Tracing in Distributed Systems With Spring Cloud Sleuth
Learn how tracing with Spring Cloud Sleuth can solve the various difficulties with traceability in distributed systems like microservices.
Join the DZone community and get the full member experience.
Join For FreeIn a distributed system, potentially many services are involved in creating a response to a single request. Not only for debugging purposes, it’s essential that the path of such a request can be traced through all involved services. This article gives an overview of the traceability problem in distributed systems and provides some tips on how to implement tracing with Spring Cloud Sleuth.
Traceability in Distributed Systems
Even in a monolithic system, tracing a bug can be hard enough. To find the root cause of an error you search through the log files of the application servers around the point in time the error occurred and hope that you find a stacktrace that explains the error. Ideally, the error message contained a correlation ID that uniquely identifies the error, so that you can just search for that correlation ID in the log files. It’s another plus when the log files are aggregated in a central, searchable log server like Graylog.

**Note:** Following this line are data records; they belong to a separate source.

**src/rtl/frame_pkg.sv**
```systemverilog
// Shared definitions for the 1101 serial link: the frame state encoding,
// the default sync pattern, and small constant helpers for sizing counters.
package frame_pkg;

    typedef enum logic [1:0] {
        ST_IDLE    = 2'd0,
        ST_SYNC    = 2'd1,
        ST_PAYLOAD = 2'd2,
        ST_GAP     = 2'd3
    } frame_state_e;

    localparam int         SYNC_W_DEF   = 4;
    localparam logic [3:0] SYNC_PAT_DEF = 4'b1101;

    // Number of bits needed to hold the values 0 .. value-1
    function automatic int clog2(input int value);
        int result;
        int remaining;
        result    = 0;
        remaining = value - 1;
        while (remaining > 0) begin
            result    = result + 1;
            remaining = remaining >> 1;
        end
        return result;
    endfunction

    function automatic int max4(input int a, input int b, input int c, input int d);
        int m;
        m = a;
        if (b > m) m = b;
        if (c > m) m = c;
        if (d > m) m = d;
        return m;
    endfunction

endpackage

```
**src/rtl/piso_shreg.sv**
```systemverilog
// Parallel-load, serial-out shift register. The most significant bit is
// always presented on msb_o; each shift moves the next lower bit into place.
module piso_shreg
    import frame_pkg::*;
#(
    parameter int DATA_W = 8
) (
    input  logic              clk,
    input  logic              rst,
    input  logic              load_i,
    input  logic              shift_i,
    input  logic [DATA_W-1:0] data_i,
    output logic              msb_o
);

    logic [DATA_W-1:0] shreg_q;
    logic [DATA_W-1:0] shreg_d;

    // Load takes priority over shift; otherwise the word holds its value
    always_comb begin
        shreg_d = shreg_q;
        if (load_i) begin
            shreg_d = data_i;
        end else if (shift_i) begin
            shreg_d = shreg_q << 1;
        end
    end

    // Word register, cleared so an aborted frame leaves no stale payload
    always_ff @(posedge clk) begin
        if (rst) begin
            shreg_q <= '0;
        end else begin
            shreg_q <= shreg_d;
        end
    end

    assign msb_o = shreg_q[DATA_W-1];

endmodule

```
**src/rtl/frame_tx_1101.sv**
```systemverilog
// Serial frame transmitter: accepts a payload word over valid/ready, then
// sends the sync pattern and the payload MSB-first, followed by a run of
// forced-zero gap bits. Every output is a registered function of state.
module frame_tx_1101
    import frame_pkg::*;
#(
    parameter int                DATA_W   = 8,
    parameter int                SYNC_W   = SYNC_W_DEF,
    parameter logic [SYNC_W-1:0] SYNC_PAT = SYNC_W'(SYNC_PAT_DEF),
    parameter int                GAP      = 2
) (
    input  logic              clk,
    input  logic              rst,
    input  logic [DATA_W-1:0] tx_data,
    input  logic              tx_valid,
    output logic              tx_ready,
    output logic              data_out,
    output logic              frame_active,
    output logic              tx_done
);

    localparam int CNT_W = clog2(max4(DATA_W, SYNC_W, GAP, 2));

    frame_state_e       state_q;
    frame_state_e       state_d;
    logic [CNT_W-1:0]   cnt_q;
    logic [CNT_W-1:0]   cnt_d;

    logic               data_out_q;
    logic               data_out_d;
    logic               frame_active_q;
    logic               frame_active_d;
    logic               tx_done_q;
    logic               tx_done_d;
    logic               tx_ready_q;
    logic               tx_ready_d;

    logic               accept;
    logic               shiftEn;
    logic               shregMsb;
    logic [SYNC_W-1:0]  syncBits;

    // Payload storage; loaded on accept, shifted once per payload bit sent
    piso_shreg #(
        .DATA_W (DATA_W)
    ) u_piso (
        .clk     (clk),
        .rst     (rst),
        .load_i  (accept),
        .shift_i (shiftEn),
        .data_i  (tx_data),
        .msb_o   (shregMsb)
    );

    // Next state and bit counter; the counter always holds the index of the bit being shown
    always_comb begin
        state_d = state_q;
        cnt_d   = cnt_q;
        accept  = 1'b0;
        case (state_q)
            ST_IDLE: begin
                if (tx_valid && tx_ready_q) begin
                    accept  = 1'b1;
                    state_d = ST_SYNC;
                    cnt_d   = CNT_W'(SYNC_W - 1);
                end
            end
            ST_SYNC: begin
                if (cnt_q == '0) begin
                    state_d = ST_PAYLOAD;
                    cnt_d   = CNT_W'(DATA_W - 1);
                end else begin
                    cnt_d = cnt_q - CNT_W'(1);
                end
            end
            ST_PAYLOAD: begin
                if (cnt_q == '0) begin
                    if (GAP > 0) begin
                        state_d = ST_GAP;
                        cnt_d   = CNT_W'(GAP - 1);
                    end else begin
                        state_d = ST_IDLE;
                        cnt_d   = '0;
                    end
                end else begin
                    cnt_d = cnt_q - CNT_W'(1);
                end
            end
            ST_GAP: begin
                if (cnt_q == '0) begin
                    state_d = ST_IDLE;
                end else begin
                    cnt_d = cnt_q - CNT_W'(1);
                end
            end
            default: begin
                state_d = ST_IDLE;
                cnt_d   = '0;
            end
        endcase
    end

    // Output decode from the upcoming state so the registered outputs line up with it
    always_comb begin
        data_out_d     = 1'b0;
        frame_active_d = 1'b0;
        tx_done_d      = 1'b0;
        tx_ready_d     = 1'b0;
        shiftEn        = 1'b0;
        syncBits       = SYNC_PAT >> cnt_d;
        case (state_d)
            ST_IDLE: begin
                tx_ready_d = 1'b1;
            end
            ST_SYNC: begin
                data_out_d     = syncBits[0];
                frame_active_d = 1'b1;
            end
            ST_PAYLOAD: begin
                data_out_d     = shregMsb;
                frame_active_d = 1'b1;
                tx_done_d      = (cnt_d == '0);
                shiftEn        = 1'b1;
            end
            default: begin
                data_out_d = 1'b0;
            end
        endcase
    end

    // State, counter and output registers; reset aborts any frame in flight
    always_ff @(posedge clk) begin
        if (rst) begin
            state_q        <= ST_IDLE;
            cnt_q          <= '0;
            data_out_q     <= 1'b0;
            frame_active_q <= 1'b0;
            tx_done_q      <= 1'b0;
            tx_ready_q     <= 1'b0;
        end else begin
            state_q        <= state_d;
            cnt_q          <= cnt_d;
            data_out_q     <= data_out_d;
            frame_active_q <= frame_active_d;
            tx_done_q      <= tx_done_d;
            tx_ready_q     <= tx_ready_d;
        end
    end

    assign tx_ready     = tx_ready_q;
    assign data_out     = data_out_q;
    assign frame_active = frame_active_q;
    assign tx_done      = tx_done_q;

endmodule

```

In a distributed system, this tracing gets even harder since many different services running on different machines may be involved in responding to a single request. Here, a central log server and a correlation ID are not negotiable. But the correlation ID now spans different services and thus has to be shared across service boundaries.
As an example for this article, let’s have a look at a distributed system with three services (see figure below). As result of a request getCustomerWithAddress
we expect customer and address data as a response. The customer and address data each live in the responsibility of a different service so that the initial service (the “downstream” service) has to forward a request to those (“upstream”) services and aggregate their responses.
If an error occurs in one of those upstream services, the upstream service will probably log the error. Since the downstream services receives an error response, it will probably also log an error. For a straightforward error analysis, both log entries should be connected by a shared correlation ID.
This correlation ID is usually called a trace ID. A trace ID is created when a request from outside of the system is directed at a downstream service. Within the system, the trace ID is then passed on to the upstream services so they can use them in their log entries.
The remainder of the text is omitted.